**DIRECTIONS**
The line with "if (state_d == ST_IN) wrapped_d = 1'b0;" marks where to begin. Please copy it and each line after it to the end of the records below, exactly.

**MATERIAL FOR THIS TASK**
<file path="src/rtl/cpu_mode_ctrl_pkg.sv">
// Shared front-panel / control-unit definitions: mode encodings and memory
// bus width defaults.
package cpu_pkg;

  typedef enum logic [1:0] {
    ST_IDLE  = 2'b00,
    ST_IN    = 2'b01,
    ST_CHECK = 2'b10,
    ST_RUN   = 2'b11
  } cpu_state_e;

  localparam int AW_DEF = 8;
  localparam int DW_DEF = 8;

endpackage

</file>
<file path="src/rtl/cpu_mode_ctrl_sync_edge.sv">
// Two-flop synchronizer for asynchronous board inputs, with an optional
// rising-edge pulse taken from a third flop (valid for exactly one cycle).
module sync_edge #(
  parameter int W       = 1,
  parameter bit EDGE_EN = 1'b1
) (
  input  logic         clk,
  input  logic         rst,
  input  logic [W-1:0] din,
  output logic [W-1:0] dout,
  output logic [W-1:0] rise
);

  logic [W-1:0] s1_q, s1_d;
  logic [W-1:0] s2_q, s2_d;

  always_comb begin
    s1_d = din;
    s2_d = s1_q;
  end

  always_ff @(posedge clk or posedge rst) begin
    if (rst) begin
      s1_q <= '0;
      s2_q <= '0;
    end else begin
      s1_q <= s1_d;
      s2_q <= s2_d;
    end
  end

  assign dout = s2_q;

  generate
    if (EDGE_EN) begin : g_edge
      logic [W-1:0] s3_q, s3_d;

      always_comb s3_d = s2_q;

      always_ff @(posedge clk or posedge rst) begin
        if (rst) s3_q <= '0;
        else     s3_q <= s3_d;
      end

      assign rise = s2_q & ~s3_q;
    end else begin : g_no_edge
      assign rise = '0;
    end
  endgenerate

endmodule

</file>
<file path="src/rtl/cpu_mode_ctrl.sv">
// Front-panel mode controller: follows the synchronized mode switches and
// either loads switch bytes into memory (IN) or steps a display address (CHECK).
module cpu_mode_ctrl
  import cpu_pkg::*;
#(
  parameter int AW = AW_DEF,
  parameter int DW = DW_DEF
) (
  input  logic          clk,
  input  logic          rst,
  input  logic [1:0]    mode_sel,
  input  logic          step,
  input  logic [DW-1:0] sw_data,
  output logic [1:0]    cpustate,
  output logic [AW-1:0] ld_addr,
  output logic [DW-1:0] ld_data,
  output logic          ld_we,
  output logic          ld_sel,
  output logic          wrapped
);

  logic [1:0] mode_sync;
  logic       step_edge;

  sync_edge #(.W(2), .EDGE_EN(1'b0)) u_mode_sync (
    .clk  (clk),
    .rst  (rst),
    .din  (mode_sel),
    .dout (mode_sync),
    .rise ()
  );

  sync_edge #(.W(1), .EDGE_EN(1'b1)) u_step_sync (
    .clk  (clk),
    .rst  (rst),
    .din  (step),
    .dout (),
    .rise (step_edge)
  );

  cpu_state_e    state_q, state_d;
  logic [AW-1:0] ld_addr_q, ld_addr_d;
  logic [DW-1:0] ld_data_q, ld_data_d;
  logic          ld_we_q, ld_we_d;
  logic          wrapped_q, wrapped_d;
  logic          mode_chg;

  assign mode_chg = (mode_sync != state_q);

  always_comb begin
    state_d   = state_q;
    ld_addr_d = ld_addr_q;
    ld_data_d = ld_data_q;
    ld_we_d   = 1'b0;
    wrapped_d = wrapped_q;

    // A pending strobe always finishes with its address bump, even when the
    // mode is changing; the entry action below may then override the address.
    if (ld_we_q) begin
      ld_addr_d = ld_addr_q + 1'b1;
      if (ld_addr_q == {AW{1'b1}}) wrapped_d = 1'b1;
    end

    if (mode_chg) begin
      state_d = cpu_state_e'(mode_sync);
      if (state_d == ST_IN || state_d == ST_CHECK) ld_addr_d = '0;
      if (state_d == ST_IN) wrapped_d = 1'b0;
    end else if (step_edge) begin
      case (state_q)
        ST_IN: begin
          if (!ld_we_q) begin
            ld_we_d   = 1'b1;
            ld_data_d = sw_data;
          end
        end
        ST_CHECK: ld_addr_d = ld_addr_q + 1'b1;
        default: ;
      endcase
    end
  end

  always_ff @(posedge clk or posedge rst) begin
    if (rst) begin
      state_q   <= ST_IDLE;
      ld_addr_q <= '0;
      ld_data_q <= '0;
      ld_we_q   <= 1'b0;
      wrapped_q <= 1'b0;
    end else begin
      state_q   <= state_d;
      ld_addr_q <= ld_addr_d;
      ld_data_q <= ld_data_d;
      ld_we_q   <= ld_we_d;
      wrapped_q <= wrapped_d;
    end
  end

  assign cpustate = state_q;
  assign ld_addr  = ld_addr_q;
  assign ld_data  = ld_data_q;
  assign ld_we    = ld_we_q;
  assign wrapped  = wrapped_q;
  assign ld_sel   = (state_q == ST_IN) || (state_q == ST_CHECK);

endmodule

</file>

**SOLVED PROBLEM**
      if (state_d == ST_IN) wrapped_d = 1'b0;
    end else if (step_edge) begin
      case (state_q)
        ST_IN: begin
          if (!ld_we_q) begin
            ld_we_d   = 1'b1;
            ld_data_d = sw_data;
          end
        end
        ST_CHECK: ld_addr_d = ld_addr_q + 1'b1;
        default: ;
      endcase
    end
  end

  always_ff @(posedge clk or posedge rst) begin
    if (rst) begin
      state_q   <= ST_IDLE;
      ld_addr_q <= '0;
      ld_data_q <= '0;
      ld_we_q   <= 1'b0;
      wrapped_q <= 1'b0;
    end else begin
      state_q   <= state_d;
      ld_addr_q <= ld_addr_d;
      ld_data_q <= ld_data_d;
      ld_we_q   <= ld_we_d;
      wrapped_q <= wrapped_d;
    end
  end

  assign cpustate = state_q;
  assign ld_addr  = ld_addr_q;
  assign ld_data  = ld_data_q;
  assign ld_we    = ld_we_q;
  assign wrapped  = wrapped_q;
  assign ld_sel   = (state_q == ST_IN) || (state_q == ST_CHECK);

endmodule

</file>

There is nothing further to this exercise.